It got me thinking about how right now, I really need to work towards conquering my sensual addictions: mainly food and coffee.  I have lacked discipline in this regard since I left the Navy.  I am getting older and eating poorly impacts me physically, mentally, and spiritually.  Food and coffee are meant to be enjoyed.  They are gifts from God.  However, they are not supposed to enslave us.  When we say we “need” something every single day, we are enslaved by the thing, rather than being the master.  That is the point of Temperance.  We can enjoy something as it is, but we can take it or leave it.  We do not have to have it.  We can enjoy it in the moment and then move on.
 
So, I have decided to embark on a journey through battling those things that I am physically addicted to: bread, sugar, coffee.  It is not going to be fun.  I will have a caffeine headache for a few days and crave sugar like crazy. When I get up at 5am this coming Saturday to go to my Lay Dominican meeting I will really want a cup of coffee, or two.  This will be much harder than when I gave up Facebook.  But, the question I must start asking myself is: does this make me a saint?  Does overeating make me a saint? No.  Is not eating right good for my family?

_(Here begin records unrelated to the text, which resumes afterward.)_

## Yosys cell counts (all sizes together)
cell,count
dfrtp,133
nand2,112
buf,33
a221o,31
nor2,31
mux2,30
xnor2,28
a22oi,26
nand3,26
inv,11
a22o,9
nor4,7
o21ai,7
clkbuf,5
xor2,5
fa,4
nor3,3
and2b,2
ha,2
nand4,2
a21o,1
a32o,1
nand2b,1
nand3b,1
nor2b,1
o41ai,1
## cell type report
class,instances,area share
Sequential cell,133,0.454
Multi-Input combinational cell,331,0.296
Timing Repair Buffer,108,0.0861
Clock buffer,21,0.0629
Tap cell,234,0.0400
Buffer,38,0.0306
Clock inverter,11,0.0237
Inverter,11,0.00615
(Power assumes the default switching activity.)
File: src/rtl/axis_rr_arbiter.sv
// Round-robin, packet-locking arbiter driving the en/ctrl selects of an AXIS N:1 mux.
// A grant is held until a TLAST beat or, optionally, a fixed beat count.
module axis_rr_arbiter #(
  parameter int unsigned CHANNEL_NUMBER       = 5,
  parameter int unsigned CHANNEL_NUMBER_WIDTH = $clog2(CHANNEL_NUMBER),
  parameter int unsigned MAX_BEATS            = 0,
  parameter int unsigned BEAT_CNT_WIDTH       = 16
) (
  input  logic                            clk,
  input  logic                            rst,
  input  logic [CHANNEL_NUMBER-1:0]       in_tvalid,
  input  logic                            out_tvalid,
  input  logic                            out_tready,
  input  logic                            out_tlast,
  output logic                            en,
  output logic [CHANNEL_NUMBER_WIDTH-1:0] ctrl,
  output logic                            busy
);

  localparam int unsigned CW = CHANNEL_NUMBER_WIDTH;
  localparam int unsigned BW = BEAT_CNT_WIDTH;
  // Counter value seen on the final allowed beat (counter holds beats already taken).
  localparam logic [BW-1:0] LAST_BEAT = BW'((MAX_BEATS > 0) ? (MAX_BEATS - 1) : 0);
  localparam logic [CW-1:0] LAST_CH   = CW'(CHANNEL_NUMBER - 1);

  typedef enum logic {
    ST_IDLE  = 1'b0,
    ST_GRANT = 1'b1
  } state_e;

  state_e          state_q, state_d;
  logic            en_q, en_d;
  logic [CW-1:0]   ctrl_q, ctrl_d;
  logic [CW-1:0]   last_grant_q, last_grant_d;
  logic [BW-1:0]   beat_cnt_q, beat_cnt_d;

  logic            pick_valid;
  logic [CW-1:0]   pick_idx;
  logic [CW-1:0]   cand;
  logic            beat;
  logic            release_beat;

  // Rotating priority search starting just after the last granted channel.
  always_comb begin
    pick_valid = 1'b0;
    pick_idx   = '0;
    cand       = '0;
    for (int unsigned i = 1; i <= CHANNEL_NUMBER; i++) begin
      cand = CW'((32'(last_grant_q) + i) % CHANNEL_NUMBER);
      if (!pick_valid && in_tvalid[cand]) begin
        pick_valid = 1'b1;
        pick_idx   = cand;
      end
    end
  end

  // Handshake on the mux output and packet-end detection.
  always_comb begin
    beat         = (state_q == ST_GRANT) && out_tvalid && out_tready;
    release_beat = beat && (out_tlast || ((MAX_BEATS != 0) && (beat_cnt_q == LAST_BEAT)));
  end

  // Next-state and registered-output logic.
  always_comb begin
    state_d      = state_q;
    en_d         = en_q;
    ctrl_d       = ctrl_q;
    last_grant_d = last_grant_q;
    beat_cnt_d   = beat_cnt_q;
    unique case (state_q)
      ST_IDLE: begin
        if (pick_valid) begin
          state_d      = ST_GRANT;
          en_d         = 1'b1;
          ctrl_d       = pick_idx;
          last_grant_d = pick_idx;
          beat_cnt_d   = '0;
        end
      end
      ST_GRANT: begin
        if (release_beat) begin
          beat_cnt_d = '0;
          if (pick_valid) begin
            ctrl_d       = pick_idx;
            last_grant_d = pick_idx;
          end else begin
            state_d = ST_IDLE;
            en_d    = 1'b0;
          end
        end else if (beat && (beat_cnt_q != {BW{1'b1}})) begin
          beat_cnt_d = beat_cnt_q + BW'(1);
        end
      end
      default: begin
        state_d = ST_IDLE;
        en_d    = 1'b0;
      end
    endcase
  end

  // State and output registers; reset leaves channel 0 at top priority.
  always_ff @(posedge clk) begin
    if (rst) begin
      state_q      <= ST_IDLE;
      en_q         <= 1'b0;
      ctrl_q       <= '0;
      last_grant_q <= LAST_CH;
      beat_cnt_q   <= '0;
    end else begin
      state_q      <= state_d;
      en_q         <= en_d;
      ctrl_q       <= ctrl_d;
      last_grant_q <= last_grant_d;
      beat_cnt_q   <= beat_cnt_d;
    end
  end

  assign en   = en_q;
  assign ctrl = ctrl_q;
  assign busy = en_q;

endmodule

No.  It’s not about me!  I am still trying to drill that into my psyche.
 
When I don’t take care of myself, I end up in a cycle of self-loathing, which I then take out on my husband and daughter.  My husband can tell when I feel like a failure because I have a short temper.  The process of holiness is not about self-pity.  We should see our failings and then fall on God’s love and mercy, praying for help and grace.  On days I fall short, I have  tendency to let it get the better of me until I drag myself back to Confession.  Like Father told me in Confession this past Saturday, holiness is a one step at a time process.  It does not happen overnight. 
 
So say a prayer for me as I embark on a dark night of the senses.  Are there areas in your life that you need to free yourself from so that you can be more open to God?